After a long hiatus, I recently started deliberately exercising again. I’m turning “an age” this year — you don’t need know what age, just that it’s evenly divisible by a horribly large number — and, while I’ve been fortunate enough to never really have to struggle with my weight, it was becoming apparent that the incidental exercise I was getting by just having a kid was no longer enough for continued living.
Now, deliberately exercising is horrible. I’m not alone in knowing this known fact. Please don’t shoot the messenger. I’m just saying truths here. One way to make it less horrible is to listen to music while doing it. But running with an iPhone in your pocket is problematic and I’m not sure if I’m iPhone armband material since my biceps are more CGI skinny Steve Rogers than real-life Chris Evans.

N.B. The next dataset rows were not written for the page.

### config.mk
export PLATFORM = sky130hd
export DESIGN_NAME = doc_uart_sender
export DESIGN_NICKNAME = d
export VERILOG_FILES = /design/src/rtl/doc_uart_pkg.sv /design/src/rtl/doc_uart_sender_uart_tx_byte.sv /design/src/rtl/doc_uart_sender.sv
export SDC_FILE = /design/constraint.sdc
export NUM_CORES = 1
export LEC_CHECK = 0
export ABC_AREA = 1
export CAP_MARGIN = 0
export CORE_MARGIN = 5
export CORE_UTILIZATION = 57
export DETAILED_ROUTE_END_ITERATION = 10
export GPL_TIMING_DRIVEN = 0
export PLACE_DENSITY = 0.8
export SLEW_MARGIN = 20
export SYNTH_ARGS = -nofsm -noshare
export SYNTH_HDL_FRONTEND = slang
export SYNTH_HIERARCHICAL = 1
export SYNTH_SLANG_ARGS = --single-unit
### constraint.sdc
create_clock -name clk -period 2.3 [get_ports clk]
set_clock_uncertainty 0.2 [all_clocks]
set_input_delay 0.46 -clock clk [delete_from_list [all_inputs] [get_ports clk]]
set_output_delay 0.46 -clock clk [all_outputs]
set_load 0.05 [all_outputs]
### src/rtl/doc_uart_pkg.sv
// Shared state encoding and baud helpers for the document UART sender.
package doc_uart_pkg;

    // One encoding for both FSMs.
    // The serializer walks IDLE/START/DATA/STOP.
    // The top walks IDLE/FETCH/SEND/TERM/DONE, where SEND means a byte is on the line.
    typedef enum logic [2:0] {
        ST_IDLE,
        ST_FETCH,
        ST_START,
        ST_DATA,
        ST_STOP,
        ST_TERM,
        ST_DONE,
        ST_SEND
    } state_t;

    // Clocks per bit, truncated.
    function automatic int baud_div(input int clk_hz, input int baud);
        return clk_hz / baud;
    endfunction

    // One FETCH cycle plus start, eight data bits and stop.
    function automatic int byte_cycles(input int div);
        return 1 + 10 * div;
    endfunction

    localparam int DEFAULT_DIV = baud_div(25000000, 115200);
    localparam int BYTE_CYCLES = byte_cycles(DEFAULT_DIV);

endpackage

### src/rtl/doc_uart_sender_uart_tx_byte.sv
// Single-byte 8N1 serializer.
// start/data are taken while ready is high.
// frame_end flags the last cycle of the stop bit.
module uart_tx_byte
    import doc_uart_pkg::*;
#(
    parameter int DIV = 217
) (
    input  logic       clk,
    input  logic       rst,
    input  logic       start,
    input  logic [7:0] data,
    output logic       ready,
    output logic       frame_end,
    output logic       tx
);

    localparam int CNT_W = (DIV > 2) ? $clog2(DIV) : 1;
    localparam logic [CNT_W-1:0] CNT_LAST = CNT_W'(DIV - 1);

    state_t           state_reg,  state_next;
    logic [CNT_W-1:0] cnt_reg,    cnt_next;
    logic [2:0]       bit_reg,    bit_next;
    logic [7:0]       shift_reg,  shift_next;
    logic             tx_reg,     tx_next;
    logic             baud_tick;

    assign baud_tick = (cnt_reg == CNT_LAST);
    assign ready     = (state_reg == ST_IDLE);
    assign frame_end = (state_reg == ST_STOP) && baud_tick;
    assign tx        = tx_reg;

    // Register the serializer state; the line idles high after reset.
    always_ff @(posedge clk) begin
        if (rst) begin
            state_reg <= ST_IDLE;
            cnt_reg   <= '0;
            bit_reg   <= '0;
            shift_reg <= '0;
            tx_reg    <= 1'b1;
        end else begin
            state_reg <= state_next;
            cnt_reg   <= cnt_next;
            bit_reg   <= bit_next;
            shift_reg <= shift_next;
            tx_reg    <= tx_next;
        end
    end

    // Next-state logic.
    // tx is registered, so each level is set on the edge that enters its bit period.
    always_comb begin
        state_next = state_reg;
        cnt_next   = cnt_reg;
        bit_next   = bit_reg;
        shift_next = shift_reg;
        tx_next    = tx_reg;
        case (state_reg)
            ST_IDLE: begin
                tx_next = 1'b1;
                if (start) begin
                    shift_next = data;
                    cnt_next   = '0;
                    bit_next   = '0;
                    tx_next    = 1'b0;
                    state_next = ST_START;
                end
            end
            ST_START: begin
                if (baud_tick) begin
                    cnt_next   = '0;
                    tx_next    = shift_reg[0];
                    state_next = ST_DATA;
                end else begin
                    cnt_next = cnt_reg + CNT_W'(1);
                end
            end
            ST_DATA: begin
                if (baud_tick) begin
                    cnt_next = '0;
                    if (bit_reg == 3'd7) begin
                        tx_next    = 1'b1;
                        state_next = ST_STOP;
                    end else begin
                        bit_next   = bit_reg + 3'd1;
                        shift_next = shift_reg >> 1;
                        tx_next    = shift_reg[1];
                    end
                end else begin
                    cnt_next = cnt_reg + CNT_W'(1);
                end
            end
            ST_STOP: begin
                if (baud_tick) begin
                    cnt_next   = '0;
                    state_next = ST_IDLE;
                end else begin
                    cnt_next = cnt_reg + CNT_W'(1);
                end
            end
            default: begin
                tx_next    = 1'b1;
                state_next = ST_IDLE;
            end
        endcase
    end

endmodule

### src/rtl/doc_uart_sender.sv
// Streams every document cell, plus an optional terminator, out as UART 8N1.
// Pulses done afterwards so the editor clears the document.
module doc_uart_sender
    import doc_uart_pkg::*;
#(
    parameter int         CLK_HZ    = 25000000,
    parameter int         BAUD      = 115200,
    parameter int         ADDR_W    = 10,
    parameter int         DOC_DEPTH = 512,
    parameter bit         TERM_EN   = 1'b1,
    parameter logic [7:0] TERM_BYTE = 8'h0A
) (
    input  logic              clk,
    input  logic              rst,
    input  logic              send,
    output logic [ADDR_W-1:0] rd_addr,
    output logic              rd_en,
    input  logic [7:0]        rd_data,
    output logic              tx,
    output logic              busy,
    output logic              done
);

    localparam int                DIV       = baud_div(CLK_HZ, BAUD);
    localparam logic [ADDR_W-1:0] LAST_ADDR = ADDR_W'(DOC_DEPTH - 1);

    state_t            state_reg, state_next;
    logic [ADDR_W-1:0] addr_reg,  addr_next;
    logic              term_reg,  term_next;   // current byte is the terminator
    logic              tx_start;
    logic [7:0]        tx_data;
    logic              tx_ready;
    logic              tx_frame_end;

    assign rd_addr = addr_reg;
    assign rd_en   = (state_reg != ST_IDLE);
    assign busy    = (state_reg != ST_IDLE);
    assign done    = (state_reg == ST_DONE);

    uart_tx_byte #(
        .DIV (DIV)
    ) u_tx (
        .clk       (clk),
        .rst       (rst),
        .start     (tx_start),
        .data      (tx_data),
        .ready     (tx_ready),
        .frame_end (tx_frame_end),
        .tx        (tx)
    );

    // Register the sequencing state and the read address.
    always_ff @(posedge clk) begin
        if (rst) begin
            state_reg <= ST_IDLE;
            addr_reg  <= '0;
            term_reg  <= 1'b0;
        end else begin
            state_reg <= state_next;
            addr_reg  <= addr_next;
            term_reg  <= term_next;
        end
    end

    // Cell walk. rd_data is sampled only in FETCH.
    // A send arriving while busy is ignored.
    always_comb begin
        state_next = state_reg;
        addr_next  = addr_reg;
        term_next  = term_reg;
        tx_start   = 1'b0;
        tx_data    = 8'h00;
        case (state_reg)
            ST_IDLE: begin
                if (send) begin
                    addr_next  = '0;
                    term_next  = 1'b0;
                    state_next = ST_FETCH;
                end
            end
            ST_FETCH: begin
                tx_start   = tx_ready;
                tx_data    = term_reg ? TERM_BYTE : rd_data;
                state_next = ST_SEND;
            end
            ST_SEND: begin
                if (tx_frame_end) begin
                    if (!term_reg && (addr_reg != LAST_ADDR)) begin
                        addr_next  = addr_reg + ADDR_W'(1);
                        state_next = ST_FETCH;
                    end else if (!term_reg && TERM_EN) begin
                        state_next = ST_TERM;
                    end else begin
                        state_next = ST_DONE;
                    end
                end
            end
            ST_TERM: begin
                term_next  = 1'b1;
                state_next = ST_FETCH;
            end
            ST_DONE: begin
                addr_next  = '0;
                term_next  = 1'b0;
                state_next = ST_IDLE;
            end
            default: begin
                addr_next  = '0;
                term_next  = 1'b0;
                state_next = ST_IDLE;
            end
        endcase
    end

endmodule
==> config.mk <==
export PLATFORM = sky130hd
export DESIGN_NAME = stage_id_pipe
export DESIGN_NICKNAME = d
export VERILOG_FILES = /design/src/rtl/rv_decode_pkg.sv /design/src/rtl/rv_imm_gen.sv /design/src/rtl/stage_id_pipe.sv
export SDC_FILE = /design/constraint.sdc
export NUM_CORES = 1
export LEC_CHECK = 0
export ABC_CLOCK_PERIOD_IN_PS = 4000
export CORE_MARGIN = 4
export CORE_UTILIZATION = 46
export CTS_CLUSTER_SIZE = 24
export DETAILED_ROUTE_END_ITERATION = 12
export GPL_ROUTABILITY_DRIVEN = 0
export PLACE_DENSITY = 0.87
export SYNTH_ARGS = -nofsm -noshare
export SYNTH_HDL_FRONTEND = slang
export SYNTH_SLANG_ARGS = --single-unit
export TNS_END_PERCENT = 10
==> constraint.sdc <==
create_clock -name clk -period 4 [get_ports clk]
set_input_delay 0.8 -clock clk [delete_from_list [all_inputs] [get_ports clk]]
set_output_delay 0.8 -clock clk [all_outputs]
set_load 0.02 [all_outputs]
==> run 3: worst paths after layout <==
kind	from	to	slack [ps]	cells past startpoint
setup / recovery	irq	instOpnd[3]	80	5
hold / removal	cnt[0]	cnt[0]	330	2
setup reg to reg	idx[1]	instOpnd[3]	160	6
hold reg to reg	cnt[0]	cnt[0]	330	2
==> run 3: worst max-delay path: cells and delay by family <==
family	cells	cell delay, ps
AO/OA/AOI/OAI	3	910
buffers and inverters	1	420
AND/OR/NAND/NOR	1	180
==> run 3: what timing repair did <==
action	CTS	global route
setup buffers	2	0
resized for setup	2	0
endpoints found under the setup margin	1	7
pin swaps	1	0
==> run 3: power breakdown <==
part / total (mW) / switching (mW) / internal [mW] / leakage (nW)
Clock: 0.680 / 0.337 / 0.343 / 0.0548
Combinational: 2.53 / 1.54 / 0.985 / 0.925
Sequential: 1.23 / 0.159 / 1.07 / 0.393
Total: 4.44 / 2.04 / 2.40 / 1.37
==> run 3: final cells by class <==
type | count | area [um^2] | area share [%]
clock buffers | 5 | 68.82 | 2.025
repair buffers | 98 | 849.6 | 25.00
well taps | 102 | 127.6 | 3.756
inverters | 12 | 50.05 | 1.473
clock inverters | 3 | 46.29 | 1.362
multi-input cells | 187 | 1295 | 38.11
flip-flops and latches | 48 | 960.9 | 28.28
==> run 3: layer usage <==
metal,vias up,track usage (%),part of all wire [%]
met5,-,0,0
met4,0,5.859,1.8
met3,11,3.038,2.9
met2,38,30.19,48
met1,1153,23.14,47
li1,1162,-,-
--- config.mk ---
export PLATFORM = sky130hd
export DESIGN_NAME = mano_control_unit
export DESIGN_NICKNAME = d
export VERILOG_FILES = /design/src/rtl/mano_control_unit.sv
export SDC_FILE = /design/constraint.sdc
export NUM_CORES = 1
export LEC_CHECK = 0
export ABC_AREA = 1
export ABC_CLOCK_PERIOD_IN_PS = 1650
export CORE_MARGIN = 2
export CORE_UTILIZATION = 52
export CTS_CLUSTER_DIAMETER = 200
export DETAILED_ROUTE_END_ITERATION = 12
export PLACE_DENSITY = 0.8
export SYNTH_ARGS = -nofsm -noshare
export SYNTH_HDL_FRONTEND = slang
export SYNTH_SLANG_ARGS = --single-unit
--- constraint.sdc ---
create_clock -name CLK -period 1.65 [get_ports CLK]
set_input_delay 0.33 -clock CLK [delete_from_list [all_inputs] [get_ports CLK]]
set_output_delay 0.33 -clock CLK [all_outputs]
set_load 0.03 [all_outputs]
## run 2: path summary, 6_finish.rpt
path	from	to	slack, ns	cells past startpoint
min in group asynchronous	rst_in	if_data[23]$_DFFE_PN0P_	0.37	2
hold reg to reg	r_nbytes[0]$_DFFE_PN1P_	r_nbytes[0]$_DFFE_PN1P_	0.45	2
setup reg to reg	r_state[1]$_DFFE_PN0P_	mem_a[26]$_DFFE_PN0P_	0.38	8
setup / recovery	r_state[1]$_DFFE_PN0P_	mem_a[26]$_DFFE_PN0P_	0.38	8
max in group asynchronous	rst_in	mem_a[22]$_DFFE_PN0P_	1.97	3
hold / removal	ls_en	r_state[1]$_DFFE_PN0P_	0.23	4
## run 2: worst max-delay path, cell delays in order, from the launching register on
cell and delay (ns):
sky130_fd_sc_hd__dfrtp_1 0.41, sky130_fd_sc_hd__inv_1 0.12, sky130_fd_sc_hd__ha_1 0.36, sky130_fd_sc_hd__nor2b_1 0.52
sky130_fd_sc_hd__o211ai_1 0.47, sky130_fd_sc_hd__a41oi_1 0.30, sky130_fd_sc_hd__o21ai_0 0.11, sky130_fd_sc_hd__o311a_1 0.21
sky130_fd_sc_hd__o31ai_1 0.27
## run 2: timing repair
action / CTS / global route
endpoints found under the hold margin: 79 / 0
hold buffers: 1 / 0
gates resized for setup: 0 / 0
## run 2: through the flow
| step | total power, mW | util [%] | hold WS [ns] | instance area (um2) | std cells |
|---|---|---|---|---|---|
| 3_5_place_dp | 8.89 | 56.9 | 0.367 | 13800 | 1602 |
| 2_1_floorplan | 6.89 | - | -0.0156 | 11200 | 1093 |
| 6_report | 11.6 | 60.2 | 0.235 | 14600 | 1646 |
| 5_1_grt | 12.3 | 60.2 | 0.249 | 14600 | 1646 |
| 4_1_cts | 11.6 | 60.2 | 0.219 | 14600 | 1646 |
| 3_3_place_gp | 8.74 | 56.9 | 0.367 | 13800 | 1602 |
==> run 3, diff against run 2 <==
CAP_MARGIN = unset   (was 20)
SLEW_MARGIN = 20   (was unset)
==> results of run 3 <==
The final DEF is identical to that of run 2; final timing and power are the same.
==> src/rtl/z16_seq_ctrl.sv <==
// Z16 multi-cycle sequencer: FETCH/DECODE/EXEC/MEM control with shared-memory
// arbitration, per-request wait counting and a sticky memory-timeout error.
module z16_seq_ctrl #(
    parameter int unsigned MEM_TIMEOUT = 15,
    parameter int unsigned TMO_W       = 8
) (
    input  logic       i_clk,
    input  logic       i_rst,
    input  logic [3:0] i_opcode,
    input  logic       i_dec_rd_wen,
    input  logic       i_br_eq,
    input  logic       i_br_gt,
    input  logic       i_stall,
    input  logic       i_mem_ready,
    output logic       o_mem_req,
    output logic       o_mem_we,
    output logic       o_addr_sel,
    output logic       o_ir_wen,
    output logic       o_pc_wen,
    output logic [1:0] o_pc_sel,
    output logic       o_rd_wen,
    output logic [1:0] o_rd_sel,
    output logic [2:0] o_state,
    output logic       o_retire,
    output logic       o_error
);

    typedef enum logic [2:0] {
        FETCH  = 3'd0,
        DECODE = 3'd1,
        EXEC   = 3'd2,
        MEM    = 3'd3,
        ERROR  = 3'd7
    } state_t;

    localparam logic [3:0] OP_LOAD  = 4'hA;
    localparam logic [3:0] OP_STORE = 4'hB;
    localparam logic [3:0] OP_JAL   = 4'hC;
    localparam logic [3:0] OP_JRL   = 4'hD;
    localparam logic [3:0] OP_BEQ   = 4'hE;
    localparam logic [3:0] OP_BGT   = 4'hF;

    localparam logic [TMO_W-1:0] TMO_LIMIT = TMO_W'(MEM_TIMEOUT);

    state_t           state;
    state_t           state_nxt;
    logic             r_pending;
    logic             pending_nxt;
    logic [TMO_W-1:0] wait_cnt;
    logic [TMO_W-1:0] wait_nxt;
    logic             at_limit;
    logic             req;

    assign at_limit = (wait_cnt == TMO_LIMIT);

    // State, fetch-pending flag and memory wait counter registers.
    always_ff @(posedge i_clk) begin
        if (i_rst) begin
            state     <= FETCH;
            r_pending <= 1'b0;
            wait_cnt  <= '0;
        end else begin
            state     <= state_nxt;
            r_pending <= pending_nxt;
            wait_cnt  <= wait_nxt;
        end
    end

    // Next-state, wait-counter update and all datapath controls.
    // Outputs are forced low while reset is held so that an in-flight store
    // is dropped without a write strobe, whatever state the FSM was in.
    always_comb begin
        state_nxt   = state;
        pending_nxt = r_pending;
        wait_nxt    = wait_cnt;
        req         = 1'b0;
        o_mem_we    = 1'b0;
        o_addr_sel  = 1'b0;
        o_ir_wen    = 1'b0;
        o_pc_wen    = 1'b0;
        o_pc_sel    = 2'd0;
        o_rd_wen    = 1'b0;
        o_rd_sel    = 2'd0;
        o_retire    = 1'b0;
        o_error     = 1'b0;

        case (state)
            FETCH: begin
                // Once a fetch has been issued unacknowledged, stall can no
                // longer withdraw it.
                req = !i_stall || r_pending;
                if (req) begin
                    if (i_mem_ready) begin
                        o_ir_wen    = 1'b1;
                        pending_nxt = 1'b0;
                        state_nxt   = DECODE;
                    end else begin
                        pending_nxt = 1'b1;
                        if (at_limit) begin
                            state_nxt = ERROR;
                        end
                    end
                end
            end
            DECODE: begin
                state_nxt = EXEC;
            end
            EXEC: begin
                case (i_opcode)
                    OP_LOAD, OP_STORE: begin
                        state_nxt = MEM;
                    end
                    OP_JAL, OP_JRL: begin
                        o_rd_wen  = 1'b1;
                        o_rd_sel  = 2'd2;
                        o_pc_wen  = 1'b1;
                        o_pc_sel  = (i_opcode == OP_JAL) ? 2'd1 : 2'd2;
                        o_retire  = 1'b1;
                        state_nxt = FETCH;
                    end
                    OP_BEQ, OP_BGT: begin
                        o_pc_wen  = 1'b1;
                        if (i_opcode == OP_BEQ) begin
                            o_pc_sel = i_br_eq ? 2'd3 : 2'd0;
                        end else begin
                            o_pc_sel = i_br_gt ? 2'd3 : 2'd0;
                        end
                        o_retire  = 1'b1;
                        state_nxt = FETCH;
                    end
                    default: begin
                        o_rd_wen  = i_dec_rd_wen;
                        o_rd_sel  = 2'd0;
                        o_pc_wen  = 1'b1;
                        o_pc_sel  = 2'd0;
                        o_retire  = 1'b1;
                        state_nxt = FETCH;
                    end
                endcase
            end
            MEM: begin
                req        = 1'b1;
                o_addr_sel = 1'b1;
                o_mem_we   = (i_opcode == OP_STORE);
                if (i_mem_ready) begin
                    if (i_opcode == OP_LOAD) begin
                        o_rd_wen = 1'b1;
                        o_rd_sel = 2'd1;
                    end
                    o_pc_wen  = 1'b1;
                    o_pc_sel  = 2'd0;
                    o_retire  = 1'b1;
                    state_nxt = FETCH;
                end else if (at_limit) begin
                    state_nxt = ERROR;
                end
            end
            ERROR: begin
                o_error = 1'b1;
            end
            default: begin
                state_nxt   = FETCH;
                pending_nxt = 1'b0;
                wait_nxt    = '0;
            end
        endcase

        // Ready on the limit cycle clears the count, so it wins over timeout.
        if (req) begin
            if (i_mem_ready) begin
                wait_nxt = '0;
            end else if (!at_limit) begin
                wait_nxt = wait_cnt + 1'b1;
            end
        end

        o_mem_req = req;
        o_state   = state;

        if (i_rst) begin
            o_mem_req  = 1'b0;
            o_mem_we   = 1'b0;
            o_addr_sel = 1'b0;
            o_ir_wen   = 1'b0;
            o_pc_wen   = 1'b0;
            o_pc_sel   = 2'd0;
            o_rd_wen   = 1'b0;
            o_rd_sel   = 2'd0;
            o_state    = 3'd0;
            o_retire   = 1'b0;
            o_error    = 1'b0;
        end
    end

endmodule
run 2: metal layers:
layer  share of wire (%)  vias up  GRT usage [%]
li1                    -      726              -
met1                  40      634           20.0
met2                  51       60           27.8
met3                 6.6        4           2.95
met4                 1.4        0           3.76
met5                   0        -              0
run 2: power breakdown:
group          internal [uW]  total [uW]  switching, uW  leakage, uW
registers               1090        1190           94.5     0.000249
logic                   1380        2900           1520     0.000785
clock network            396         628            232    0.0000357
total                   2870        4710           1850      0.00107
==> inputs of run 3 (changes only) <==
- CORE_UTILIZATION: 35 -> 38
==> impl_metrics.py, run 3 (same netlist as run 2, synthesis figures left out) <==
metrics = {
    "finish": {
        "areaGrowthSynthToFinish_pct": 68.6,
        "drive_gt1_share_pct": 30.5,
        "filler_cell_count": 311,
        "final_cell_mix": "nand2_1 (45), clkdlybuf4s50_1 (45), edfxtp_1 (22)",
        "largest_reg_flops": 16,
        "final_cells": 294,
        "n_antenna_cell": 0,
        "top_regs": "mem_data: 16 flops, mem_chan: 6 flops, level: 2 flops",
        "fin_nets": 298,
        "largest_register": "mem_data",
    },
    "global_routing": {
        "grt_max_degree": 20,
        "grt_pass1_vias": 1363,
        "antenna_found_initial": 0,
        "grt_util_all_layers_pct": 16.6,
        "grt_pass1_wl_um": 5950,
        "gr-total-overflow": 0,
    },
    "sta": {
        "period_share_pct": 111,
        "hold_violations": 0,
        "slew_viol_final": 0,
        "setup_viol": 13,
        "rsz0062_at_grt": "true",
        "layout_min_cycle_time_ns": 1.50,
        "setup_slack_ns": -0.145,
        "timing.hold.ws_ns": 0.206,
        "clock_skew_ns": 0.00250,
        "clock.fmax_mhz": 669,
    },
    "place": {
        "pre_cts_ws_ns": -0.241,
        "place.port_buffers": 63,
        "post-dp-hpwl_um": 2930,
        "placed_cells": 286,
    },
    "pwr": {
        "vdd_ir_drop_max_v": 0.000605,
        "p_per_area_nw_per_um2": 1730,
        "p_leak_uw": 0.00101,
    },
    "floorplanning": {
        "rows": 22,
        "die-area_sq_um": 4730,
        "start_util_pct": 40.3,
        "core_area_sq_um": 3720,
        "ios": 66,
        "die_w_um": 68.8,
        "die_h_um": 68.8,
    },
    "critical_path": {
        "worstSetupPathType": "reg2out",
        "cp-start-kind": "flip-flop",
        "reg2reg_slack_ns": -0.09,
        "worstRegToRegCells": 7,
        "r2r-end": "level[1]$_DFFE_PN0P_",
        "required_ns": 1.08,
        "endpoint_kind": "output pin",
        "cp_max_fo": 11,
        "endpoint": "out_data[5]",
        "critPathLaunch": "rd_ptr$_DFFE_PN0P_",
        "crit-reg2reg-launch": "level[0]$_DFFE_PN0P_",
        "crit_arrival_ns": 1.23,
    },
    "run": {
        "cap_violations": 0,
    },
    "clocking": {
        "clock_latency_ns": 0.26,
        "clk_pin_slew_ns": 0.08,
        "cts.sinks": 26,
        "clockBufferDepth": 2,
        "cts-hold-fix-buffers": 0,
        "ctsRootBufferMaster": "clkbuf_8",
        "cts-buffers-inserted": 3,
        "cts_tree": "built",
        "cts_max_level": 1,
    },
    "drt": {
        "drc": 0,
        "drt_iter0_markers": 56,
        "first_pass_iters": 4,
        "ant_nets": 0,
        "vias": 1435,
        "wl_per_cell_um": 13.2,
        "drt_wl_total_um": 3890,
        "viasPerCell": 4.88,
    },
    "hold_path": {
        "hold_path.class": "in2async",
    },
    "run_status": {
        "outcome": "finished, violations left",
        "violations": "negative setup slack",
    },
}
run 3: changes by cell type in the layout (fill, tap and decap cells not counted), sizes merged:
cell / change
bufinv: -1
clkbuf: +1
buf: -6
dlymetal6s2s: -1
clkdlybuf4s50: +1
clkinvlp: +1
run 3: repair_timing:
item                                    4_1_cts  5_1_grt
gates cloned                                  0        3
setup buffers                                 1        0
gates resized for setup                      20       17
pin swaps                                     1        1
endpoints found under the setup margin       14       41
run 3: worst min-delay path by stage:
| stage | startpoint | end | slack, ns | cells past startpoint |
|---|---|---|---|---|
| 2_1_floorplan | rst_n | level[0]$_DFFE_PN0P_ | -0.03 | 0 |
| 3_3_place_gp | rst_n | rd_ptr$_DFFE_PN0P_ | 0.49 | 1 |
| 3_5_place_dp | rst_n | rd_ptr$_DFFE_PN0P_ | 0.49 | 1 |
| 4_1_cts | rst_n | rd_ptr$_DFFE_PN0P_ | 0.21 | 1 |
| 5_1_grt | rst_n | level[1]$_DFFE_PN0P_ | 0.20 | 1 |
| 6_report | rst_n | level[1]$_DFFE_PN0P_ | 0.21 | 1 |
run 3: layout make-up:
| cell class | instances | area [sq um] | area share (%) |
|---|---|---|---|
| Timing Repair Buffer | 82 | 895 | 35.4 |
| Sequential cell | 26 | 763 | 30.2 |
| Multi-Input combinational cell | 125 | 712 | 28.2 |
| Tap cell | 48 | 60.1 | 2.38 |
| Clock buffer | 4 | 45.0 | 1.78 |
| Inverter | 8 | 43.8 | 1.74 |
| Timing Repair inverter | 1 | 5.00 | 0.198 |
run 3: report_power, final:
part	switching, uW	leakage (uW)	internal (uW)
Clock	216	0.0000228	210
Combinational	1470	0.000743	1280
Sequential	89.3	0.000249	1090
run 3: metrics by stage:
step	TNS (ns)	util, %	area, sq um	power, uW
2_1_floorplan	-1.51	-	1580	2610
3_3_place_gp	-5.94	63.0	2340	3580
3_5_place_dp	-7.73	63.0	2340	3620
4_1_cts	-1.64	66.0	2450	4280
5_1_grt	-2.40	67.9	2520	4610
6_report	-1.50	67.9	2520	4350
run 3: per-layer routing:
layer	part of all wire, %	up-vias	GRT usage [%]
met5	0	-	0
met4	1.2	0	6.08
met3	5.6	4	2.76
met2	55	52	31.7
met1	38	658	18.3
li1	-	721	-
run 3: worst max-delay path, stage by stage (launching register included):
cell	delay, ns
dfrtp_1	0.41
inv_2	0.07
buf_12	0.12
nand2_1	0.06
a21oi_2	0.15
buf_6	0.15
### config.mk
export PLATFORM = sky130hd
export DESIGN_NAME = mod_inv
export DESIGN_NICKNAME = d
export VERILOG_FILES = /design/src/rtl/mod_inv.sv
export SDC_FILE = /design/constraint.sdc
export NUM_CORES = 1
export LEC_CHECK = 0
export CAP_MARGIN = 0
export CORE_ASPECT_RATIO = 0.5
export CORE_MARGIN = 1.5
export CORE_UTILIZATION = 43
export DETAILED_ROUTE_END_ITERATION = 8
export DONT_BUFFER_PORTS = 1
export PLACE_DENSITY = 0.58
export SYNTH_ARGS = -nofsm -noshare
export SYNTH_HDL_FRONTEND = slang
export SYNTH_SLANG_ARGS = --single-unit
export TNS_END_PERCENT = 100
### constraint.sdc
create_clock -name clk -period 53.9 [get_ports clk]
set_input_delay 10.78 -clock clk [delete_from_list [all_inputs] [get_ports clk]]
set_output_delay 10.78 -clock clk [all_outputs]
set_load 0.01 [all_outputs]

Fortunately, my house is full of old Apple devices. As you might imagine.
So, re-enter my 2nd generation iPod Shuffle.
This model came out in September of 2006 and I used it extensively for a few years until it just didn’t make sense to be managing music on it and my iPhone anymore. That also probably coincides with the last time I conducted deliberate exercise regularly.
Needless to say, it was completely drained when I picked it up, so I recharged it for the four hours Apple says it needs for a complete charge. Then for some reason it wouldn’t let me update the playlist that was on it, but that was fixed with a quick restore.
Apple’s specifications page for this model says it will play music for up to 12 hours on a full charge. So, I got curious. How long would this neglected 7.5-year-old devices still play? I plugged in some headphones, fired it up and let it go.
Realistically I only needed it to play music for maybe an hour while I was, ugh, exercising. My expectation was that it would probably play for a couple of hours, given what I’ve experienced with long-term battery life on other devices like iPhones, hard drive-based iPods and my Nexus 7.
How long did it continue to play?
Someone smarter than me can probably explain why this isn’t amazing. “It’s flash-based and, because the device is so small, the ions don’t have that far to travel through the acceleration matrixometer and you’re an idiot.” But the fact that it still gets almost the same amount of battery time as it did the day it rolled off the sweatshop factory floor seemed pretty amazing to me. I don’t know that you can draw any conclusions from this about how super-awesomely made Apple products are, but this one at least is pretty good.